WORKING DATA
----------------

==> src/bpPkg.sv <==
`default_nettype none

package bpPkg;

    // address and indexing
    localparam int addrWidth  = 32;
    localparam int indexWidth = 8;                     // fetch bits 9:2
    localparam int tableDepth = 1 << indexWidth;       // btb and bht entries
    localparam int tagWidth   = addrWidth - indexWidth - 2;

    // local history and pattern table
    localparam int histWidth = 4;
    localparam int phtDepth  = 1 << histWidth;         // one counter per history

    // statistics
    localparam int cntWidth = 16;

    typedef logic [addrWidth-1:0] addrT;
    typedef logic [1:0]           ctrT;

    // two-bit counter encoding where msb set means taken
    localparam ctrT ctrStrongNotTaken = 2'b00;
    localparam ctrT ctrWeakNotTaken   = 2'b01;         // reset value
    localparam ctrT ctrWeakTaken      = 2'b10;
    localparam ctrT ctrStrongTaken    = 2'b11;

    // fetch address constants
    localparam addrT pcResetValue = '0;
    localparam addrT pcStep       = addrT'(4);         // one instruction

endpackage

`default_nettype wire
==> src/nextPcSelect.sv <==
`timescale 1ns/10ps
`default_nettype none

module nextPcSelect (
    input  logic        clk,
    input  logic        reset,
    input  logic        stall,
    input  logic        redirect,
    input  logic        predTaken,
    input  logic        predValid,
    input  bpPkg::addrT ifPc,
    input  bpPkg::addrT redirectPc,
    input  bpPkg::addrT btbTarget,
    output bpPkg::addrT pcNext
);

    bpPkg::addrT pcPlus4;      // sequential successor of the last pcNext
    bpPkg::addrT pcPredicted;
    bpPkg::addrT pcCorrected;

    always_ff @(posedge clk or negedge reset) begin
        if (!reset) begin
            pcPlus4 <= bpPkg::pcResetValue + bpPkg::pcStep;
        end else begin
            pcPlus4 <= pcNext + bpPkg::pcStep;
        end
    end

    // execute stage correction overrides the prediction
    assign pcPredicted = (predValid && predTaken) ? btbTarget : pcPlus4;
    assign pcCorrected = redirect ? redirectPc : pcPredicted;

    always_comb begin
        if (!reset)
            pcNext = bpPkg::pcResetValue;
        else if (stall)
            pcNext = ifPc;            // hold fetch
        else
            pcNext = pcCorrected;
    end

    // a stall wins over redirect and prediction alike
    stallHolds: assert property (@(posedge clk) disable iff (!reset)
        stall |-> (pcNext == ifPc));

endmodule

`default_nettype wire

----------------

TRY IT
All lines from the records above should be copied exactly.

RESPONSE BOX
==> src/bpPkg.sv <==
`default_nettype none

package bpPkg;

    // address and indexing
    localparam int addrWidth  = 32;
    localparam int indexWidth = 8;                     // fetch bits 9:2
    localparam int tableDepth = 1 << indexWidth;       // btb and bht entries
    localparam int tagWidth   = addrWidth - indexWidth - 2;

    // local history and pattern table
    localparam int histWidth = 4;
    localparam int phtDepth  = 1 << histWidth;         // one counter per history

    // statistics
    localparam int cntWidth = 16;

    typedef logic [addrWidth-1:0] addrT;
    typedef logic [1:0]           ctrT;

    // two-bit counter encoding where msb set means taken
    localparam ctrT ctrStrongNotTaken = 2'b00;
    localparam ctrT ctrWeakNotTaken   = 2'b01;         // reset value
    localparam ctrT ctrWeakTaken      = 2'b10;
    localparam ctrT ctrStrongTaken    = 2'b11;

    // fetch address constants
    localparam addrT pcResetValue = '0;
    localparam addrT pcStep       = addrT'(4);         // one instruction

endpackage

`default_nettype wire
==> src/nextPcSelect.sv <==
`timescale 1ns/10ps
`default_nettype none

module nextPcSelect (
    input  logic        clk,
    input  logic        reset,
    input  logic        stall,
    input  logic        redirect,
    input  logic        predTaken,
    input  logic        predValid,
    input  bpPkg::addrT ifPc,
    input  bpPkg::addrT redirectPc,
    input  bpPkg::addrT btbTarget,
    output bpPkg::addrT pcNext
);

    bpPkg::addrT pcPlus4;      // sequential successor of the last pcNext
    bpPkg::addrT pcPredicted;
    bpPkg::addrT pcCorrected;

    always_ff @(posedge clk or negedge reset) begin
        if (!reset) begin
            pcPlus4 <= bpPkg::pcResetValue + bpPkg::pcStep;
        end else begin
            pcPlus4 <= pcNext + bpPkg::pcStep;
        end
    end

    // execute stage correction overrides the prediction
    assign pcPredicted = (predValid && predTaken) ? btbTarget : pcPlus4;
    assign pcCorrected = redirect ? redirectPc : pcPredicted;

    always_comb begin
        if (!reset)
            pcNext = bpPkg::pcResetValue;
        else if (stall)
            pcNext = ifPc;            // hold fetch
        else
            pcNext = pcCorrected;
    end

    // a stall wins over redirect and prediction alike
    stallHolds: assert property (@(posedge clk) disable iff (!reset)
        stall |-> (pcNext == ifPc));

endmodule

`default_nettype wire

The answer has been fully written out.